Multiple Linear Regression

Original article was published by Nahid Fatma on Artificial Intelligence on Medium


In the previous article, we talked about Simple Linear Regression where we were able to do prediction by using one variable only but as we advance to the field of Machine Learning, we realize that real-world outcomes does not depend only one a single variable but tend to stretch across a lot. When the relation between the variables is linear and we have more than one independent variable affecting the dependent variable, then multiple regression is used for creating the predictive model.

Now to quote it analytically, Multiple Linear Regression is a statistical technique that uses several explanatory (independent) variables to predict the outcome of a response (dependent) variable. The mathematical formula for this statistical technique is given below.

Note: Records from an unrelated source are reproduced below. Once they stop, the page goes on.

Source: an optimization exercise on an open RTL-to-GDS flow (aim: small area, a short achievable clock period and few clock cycles). Production flows keep margins and buffers that such runs may drop.
Only simulation tests tie the RTL to the original design; equivalence was not proved.
Power and IR drop assume default switching activity.

==> build 34: inputs <==
// mcl_crcfc
module mcl_crcfc #(
    parameter integer BUF_SIZE  = 64,      
    parameter integer XBUF_SIZE = 56,      
    parameter integer MAXSIZE   = 64,      
    parameter [7:0]   DELIM     = 8'h7C    
) (
    input  wire        clk,
    input  wire        rst,         
    input  wire        bus_req,
    input  wire        bus_we,
    input  wire [13:0] bus_addr,
    input  wire [31:0] bus_wdata,
    output wire        bus_ack,
    output reg  [31:0] bus_rdata
);
==> flow/config.mk <==
export PLATFORM = sky130hd
export DESIGN_NAME = mcl_crcfc
export DESIGN_NICKNAME = mcl_crcfc
export VERILOG_FILES = /design/flow/design.v
export SDC_FILE = /design/flow/constraint.sdc
export NUM_CORES = 4
export LEC_CHECK = 0
export ABC_CLOCK_PERIOD_IN_PS = 7000
export CAP_MARGIN = 20
export CORE_MARGIN = 2
export CORE_UTILIZATION = 40
export CTS_CLUSTER_SIZE = 30
export PLACE_DENSITY = 0.6
export SETUP_SLACK_MARGIN = 4.0
export SLEW_MARGIN = 20
==> flow/constraint.sdc <==
create_clock -name core_clock -period 12.0 [get_ports {clk}]
set_input_delay 2.4000 -clock core_clock [delete_from_list [all_inputs] [get_ports {clk}]]
set_output_delay 2.4000 -clock core_clock [all_outputs]
set_load 0.01 [all_outputs]
run.sh (not shown) runs the stock make flow with config.mk's settings and CLKGATE_MAP_FILE= SYNTH_SCRIPT=/design/flow/synth_recipe.tcl, a recipe that flattens the netlist after the stock synthesis.
==> build 11 (differences from build 34) <==
--- a/flow/design.v
+++ b/flow/design.v
@@ -150,22 +150,21 @@
             assign xflat[8*gi +: 8] = q;
         end
     endgenerate
     wire [7:0] dsize   = bflat[8*5 +: 8];
     wire       pay_bad = (dsize > 8'd58);
     wire       dnz     = (dsize != 8'd0);
-    wire [5:0]  eng_a = scan_r ? cur[5:0] + 6'd6 : cur[5:0];
     reg  [15:0] bws;
     reg  [3:0]  bbs, xbs;
     reg  [13:0] xws;
     reg  [31:0] bword, xword;
     reg  [7:0]  bbyte, xbyte;
     integer pi;
     always @(*) begin
-        for (pi = 0; pi < 16; pi = pi + 1) bws[pi] = idle ? (bus_addr[5:2] == pi) : (eng_a[5:2] == pi);
-        for (pi = 0; pi < 4; pi = pi + 1)  bbs[pi] = idle ? (bus_addr[1:0] == pi) : (eng_a[1:0] == pi);
+        for (pi = 0; pi < 16; pi = pi + 1) bws[pi] = idle ? (bus_addr[5:2] == pi) : (cur[5:2] == pi);
+        for (pi = 0; pi < 4; pi = pi + 1)  bbs[pi] = idle ? (bus_addr[1:0] == pi) : (cur[1:0] == pi);
         for (pi = 0; pi < 14; pi = pi + 1) xws[pi] = (state == S_APP) ? (kk[3:0] == pi) : (bus_addr[5:2] == pi);
         for (pi = 0; pi < 4; pi = pi + 1)  xbs[pi] = (bus_addr[1:0] == pi);
         bword = 32'd0;
         for (pi = 0; pi < 16; pi = pi + 1) bword = bword | (bflat[32*pi +: 32] & {32{bws[pi]}});
         bbyte = 8'd0;
         for (pi = 0; pi < 4; pi = pi + 1)  bbyte = bbyte | (bword[8*pi +: 8] & {8{bbs[pi]}});
@@ -475,51 +474,41 @@
     wire        m_str    = (opb[15:3] != 13'd0) || ({1'b0, opb[2:0]} + {3'd0, dnz} > 4'd4);
     wire        z_nul    = (nd0_r == 6'd0);
     wire        z_rdb    = z_nul || (nd0_r > 6'd56);
     wire        z_rd1    = z_nul || (nd0_r > 6'd1);
     wire        z_rd2    = z_nul || (nd0_r > 6'd2);
     wire        z_rd4    = z_nul || (nd0_r > 6'd4);
+    wire        nf_c     = ({2'b00, cidx} >= {2'b00, count_r});    
+    wire        f_msg    = !msg_bad && !mv;
+    wire        f_fc     = !fresh && !pay_bad;
+    wire        f_cur    = !fresh && !pay_bad && !cvalid;
     function multi_f(input [31:0] w);
         reg [7:0] o;
-        reg       lg, fe0;
-        reg [7:0] k;
+        reg       z0, z1, fe0, nf, k0, dec;
         begin
-            o = w[7:0];
-            k = w[16] ? {2'b00, cidx} : w[15:8];
-            lg = 1'b0;
-            case (o)
-                OP_NOP, OP_SRESET, OP_CRC_SEED, OP_CRC_INIT_N, OP_CRC_INIT_I, OP_CRC_BYTE_N,
-                OP_CRC_BYTE_I, OP_CRC_RANGE_N, OP_CRC_RANGE_I, OP_MSG_CSUM, OP_MSG_SETCSUM,
-                OP_MSG_VERIFY, OP_CLEAR, OP_APP_U8, OP_APP_U16, OP_APP_I16, OP_APP_U32,
-                OP_APP_I32, OP_APP_BOOL, OP_APP_FLOAT, OP_APP_STR, OP_FIELD_COUNT,
-                OP_CUR_FIRST, OP_CUR_LAST, OP_CUR_NEXT, OP_CUR_PREV:
-                    lg = (w[31:8] == 24'd0);
-                OP_LOCATE, OP_RD_U8, OP_RD_U16, OP_RD_I16, OP_RD_U32, OP_RD_I32, OP_RD_BYTES:
-                    lg = (w[31:17] == 15'd0);
-                default: ;
-            endcase
-            case (o)
-                OP_LOCATE:            fe0 = 1'b1;
-                OP_RD_U8:             fe0 = z_rd1;
-                OP_RD_U16, OP_RD_I16: fe0 = z_rd2;
-                OP_RD_BYTES:          fe0 = z_rdb;
-                default:              fe0 = z_rd4;
-            endcase
-            case (o)
-                OP_CRC_RANGE_N, OP_CRC_RANGE_I: multi_f = lg && rng_m;
-                OP_MSG_CSUM, OP_MSG_SETCSUM, OP_MSG_VERIFY: multi_f = lg && !msg_bad && !mv;
-                OP_APP_U32:   multi_f = lg && m_u32;
-                OP_APP_I32:   multi_f = lg && m_i32;
-                OP_APP_FLOAT: multi_f = lg && dnz;
-                OP_APP_STR:   multi_f = lg && m_str;
-                OP_FIELD_COUNT, OP_CUR_FIRST, OP_CUR_LAST, OP_CUR_NEXT, OP_CUR_PREV:
-                    multi_f = lg && !fresh && !pay_bad && ((o == OP_FIELD_COUNT) || !cvalid);
-                OP_LOCATE, OP_RD_U8, OP_RD_U16, OP_RD_I16, OP_RD_U32, OP_RD_I32, OP_RD_BYTES:
-                    multi_f = lg && !pay_bad && (!fresh || (!(k >= {2'b00, count_r}) && !((k == 8'd0) && fe0)));
-                default: multi_f = 1'b0;
-            endcase
+            o   = w[7:0];
+            z0  = (w[31:17] == 15'd0);
+            z1  = z0 && (w[16:8] == 9'd0);
+            nf  = w[16] ? nf_c : (w[15:8] >= {2'b00, count_r});
+            k0  = w[16] ? (cidx == 6'd0) : (w[15:8] == 8'd0);
+            fe0 = ((o == OP_LOCATE)) ||
+                  ((o == OP_RD_U8) && z_rd1) ||
+                  ((o == OP_RD_U16 || o == OP_RD_I16) && z_rd2) ||
+                  ((o == OP_RD_U32 || o == OP_RD_I32) && z_rd4) ||
+                  ((o == OP_RD_BYTES) && z_rdb);
+            dec = (o == OP_LOCATE) || (o == OP_RD_U8) || (o == OP_RD_U16) || (o == OP_RD_I16) ||
+                  (o == OP_RD_U32) || (o == OP_RD_I32) || (o == OP_RD_BYTES);
+            multi_f = (z1 && (((o == OP_CRC_RANGE_N || o == OP_CRC_RANGE_I) && rng_m) ||
+                              ((o == OP_MSG_CSUM || o == OP_MSG_SETCSUM || o == OP_MSG_VERIFY) && f_msg) ||
+                              ((o == OP_APP_U32) && m_u32) ||
+                              ((o == OP_APP_I32) && m_i32) ||
+                              ((o == OP_APP_FLOAT) && dnz) ||
+                              ((o == OP_APP_STR) && m_str) ||
+                              ((o == OP_FIELD_COUNT) && f_fc) ||
+                              ((o[7:2] == 6'b001110) && f_cur))) ||
+                      (z0 && dec && !pay_bad && (!fresh || (!nf && !(k0 && fe0))));
         end
     endfunction
     wire        app_m    = (is_u32 && m_u32) || (is_i32 && m_i32) || (is_flt && dnz) || (is_str && m_str);
     reg [3:0]  state_n;
     reg [31:0] cmd_n, opa_n, opb_n, res_n;
     reg [2:0]  code_n;
@@ -850,26 +839,15 @@
                     state_n = S_IDLE;
                 end
             end
             S_SCAN: begin
                 ack_c = 1'b0;
                 if (kk == 6'd0) begin
-                    ack_c   = fnd_end || (seg_len == 6'd1);
+                    ack_c   = fnd_end;
                     state_n = S_IDLE;
                     found;
-                    if (!fnd_end) begin
-                        cur_n = {1'b0, fs} + 7'd7;
-                        hi_n  = {1'b0, seg_len} - 7'd1;
-                        if (dop == OP_RD_BYTES) begin
-                            xen  = 1'b1;
-                            kk_n = 6'd1;
-                        end else begin
-                            res_n = {24'd0, bbyte};
-                        end
-                        if (seg_len == 6'd1) state_n = S_IDLE;
-                    end
                 end else begin
                     cur_n  = hi + 7'd1;
                     hi_n   = {1'b0, ndne};
                     slen_n = ndne - hi[5:0] - 6'd1;
                     kk_n  = kk - 6'd1;
                 end
Settings changed: CTS_CLUSTER_SIZE 30 to unset, SETUP_SLACK_MARGIN 4.0 to 3.7, TNS_END_PERCENT set to 5.
==> summary of the runs <==
Against build 11, the synthesized cell count of build 34 is larger by about 8%. In build 34 the clock skew is lower than in build 11, by 0.028 ns. Cell count: build 34 is larger than build 11 (9.1%). Power: build 11 is lower than build 34 (1.2%). Maximum frequency: build 11 is smaller than build 34 (1.2%).
==> figures <==
item                                                                  build 11        build 34
Met1 global-route usage                                                  51.3%           52.6%
Comb_multi_in                                                             5186            5716
Clock Latency Late Sink                                                0.88 ns         0.85 ns
Total routing resource utilization after global routing                  38.2%           39.9%
Sw frac                                                                  28.0%           28.5%
Maximum number of pins on one net before global-route repair               102              78
Area share of the leading cell type in the synthesized netlist           42.6%           40.5%
Fraction of the mapped netlist area in simple logic gates                15.7%           16.7%
Timing-limited maximum frequency                                       118 MHz         119 MHz
Outcome                                                         finished clean  finished clean
Netlist area before placement                                        71700 µm²       75400 µm²
Crit path time final                                                   8.51 ns         8.40 ns
Testbench counts of build 34, summed over its fixed seeds: cycles 30,910.
Testbench counts of build 11, summed over its fixed seeds: cycles 31,096.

Y = a + b1X1 + b2X2 + ……… + bnXn

Y: dependable variable

X1, X2, ….., Xn: independent variable

a: random error

b1, b2, …… , bn : regression coefficient

All the statistical techniques are developed considering few assumptions, the two most important assumption involved with Multiple Linear Regression are:

  1. There is a linear relationship between the dependent and independent variables.
  2. The correlation between the dependent variables is very low.

Since we are done with learning the concepts, let’s do some hands-on Multiple linear regression in python.

Step 1: Import the data set

Here I have used the pandas library for reading my CSV file. X is assigned with the data frame containing all the independent variable or factors.

import pandas as pd

dataset = pd.read_csv(‘Startups.csv’)
X = dataset.iloc[:, :-1].values
y = dataset.iloc[:, 4].values

Step 2: Encode the categorical data, if any.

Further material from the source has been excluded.